Exercise directions: Return only the line that contains "# step's full" and each line after it, through the last line of the data below, copied exactly.

Records to use: Begin

From an optimization exercise on the open Yosys and OpenROAD flow, aimed at small area and a short achievable clock period; shortcuts taken in it are not production practice.
Only simulation tests tie the RTL to the original design; equivalence was not proved.

==> v10: inputs <==
==> flow/design.v (excerpt) <==
module p2core (
    input  logic        clk,
    input  logic        rst,
    output logic [31:0] imem_pc,
    input  logic [63:0] imem_word,
    input  logic        imem_ok,
    output logic        dmem_re,
    output logic        dmem_we,
    output logic [11:0] dmem_addr,
    output logic [31:0] dmem_wdata,
    input  logic [31:0] dmem_rdata,
    output logic        ret_valid,
    output logic [31:0] ret_pc,
    output logic        ret_has_dest,
    output logic [3:0]  ret_rd,
    output logic [31:0] ret_value,
    output logic        halted,
    output logic        fault,
    output logic [2:0]  fault_code,
    output logic [31:0] fault_pc,
    output logic [63:0] fault_info,
    output logic [31:0] cycles,
    output logic [31:0] retired
);
clock: 90.0 ns
lec_check: 0
cap_margin: 30
core_margin: 2
core_utilization: 30
place_density: 0.4
slew_margin: 30
standard.sh (not shown) runs the stock make flow with config.mk's settings and CLKGATE_MAP_FILE= SYNTH_SCRIPT=/design/flow/synth_recipe.tcl, a recipe that flattens the netlist after the stock synthesis.
==> flow/flow/run.sh <==
#!/bin/bash
# Layout flow: the standard ORFS flow (standard.sh), with two settings
# changed:
#  - ports are buffered with sky130_fd_sc_hd__buf_2 (instead of the default
#    delay buffer);
#  - clock tree synthesis builds its tree from clkbuf_4, clusters up to 7
#    registers within 40 um per leaf buffer and inserts no dummy loads.
# Everything else (synthesis, floorplan, power grid, placement, routing) is
# the standard flow. ORFS writes each step's full log under orfs/logs/; the
# make output goes to flow_make.log here.
set -o pipefail
bash standard.sh finish \
  "BUFFER_PORTS_ARGS=-buffer_cell sky130_fd_sc_hd__buf_2" \
  "CTS_ARGS=-sink_clustering_enable -repair_clock_nets -dont_use_dummy_load -buf_list sky130_fd_sc_hd__clkbuf_4 -sink_clustering_size 7 -sink_clustering_max_diameter 40" \
  > flow_make.log 2>&1
status=$?
tail -40 flow_make.log
exit $status
==> v27 (differences from v10) <==
==> flow/flow/run.sh (replaced) <==
#!/bin/bash
# Layout flow: the standard ORFS flow (standard.sh), with one setting
# changed: ports are buffered with sky130_fd_sc_hd__buf_2 (instead of the
# default delay buffer). Everything else (synthesis, floorplan, power grid,
# placement, clock tree, routing) is the standard flow. ORFS writes each
# step's full log under orfs/logs/; the make output goes to flow_make.log here.
set -o pipefail
bash standard.sh finish \
  "BUFFER_PORTS_ARGS=-buffer_cell sky130_fd_sc_hd__buf_2" \
  > flow_make.log 2>&1
status=$?
tail -40 flow_make.log
exit $status
Settings changed: CAP_MARGIN 30 to 20, SLEW_MARGIN 30 to 20.
==> v19 (differences from v10) <==
==> flow/run.sh (new file) <==
#!/bin/bash
# synth_recipe.tcl (not shown) runs the flow's synth.tcl, then flattens the netlist and writes it again
# the make line also repeats each setting of config.mk as NAME=value (left out here)
make -C /OpenROAD-flow-scripts/flow DESIGN_CONFIG=/design/flow/config.mk WORK_HOME=/design/flow/orfs CLKGATE_MAP_FILE= SYNTH_SCRIPT=/design/flow/synth_recipe.tcl finish
Settings changed: CAP_MARGIN 30 to 20, SLEW_MARGIN 30 to 20.
removed: flow/flow/run.sh
removed: flow/standard.sh
==> metrics.md <==
| Metric | Value |
|---|---|
| Clock buffer count | `between 500 and 600` |
| Violated checks | `max-capacitance violations, max-slew violations` |
| Clock root buffer | `clkbuf_16` |
| Status | `finished with violations` |
| Critical path endpoint | `dmem_re` |
| Max-Cap Viols | `1` |
| Slew Viols, Final | `2` |
That was v27.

Records to use: End

Task output:
# step's full log under orfs/logs/; the make output goes to flow_make.log here.
set -o pipefail
bash standard.sh finish \
  "BUFFER_PORTS_ARGS=-buffer_cell sky130_fd_sc_hd__buf_2" \
  > flow_make.log 2>&1
status=$?
tail -40 flow_make.log
exit $status
Settings changed: CAP_MARGIN 30 to 20, SLEW_MARGIN 30 to 20.
==> v19 (differences from v10) <==
==> flow/run.sh (new file) <==
#!/bin/bash
# synth_recipe.tcl (not shown) runs the flow's synth.tcl, then flattens the netlist and writes it again
# the make line also repeats each setting of config.mk as NAME=value (left out here)
make -C /OpenROAD-flow-scripts/flow DESIGN_CONFIG=/design/flow/config.mk WORK_HOME=/design/flow/orfs CLKGATE_MAP_FILE= SYNTH_SCRIPT=/design/flow/synth_recipe.tcl finish
Settings changed: CAP_MARGIN 30 to 20, SLEW_MARGIN 30 to 20.
removed: flow/flow/run.sh
removed: flow/standard.sh
==> metrics.md <==
| Metric | Value |
|---|---|
| Clock buffer count | `between 500 and 600` |
| Violated checks | `max-capacitance violations, max-slew violations` |
| Clock root buffer | `clkbuf_16` |
| Status | `finished with violations` |
| Critical path endpoint | `dmem_re` |
| Max-Cap Viols | `1` |
| Slew Viols, Final | `2` |
That was v27.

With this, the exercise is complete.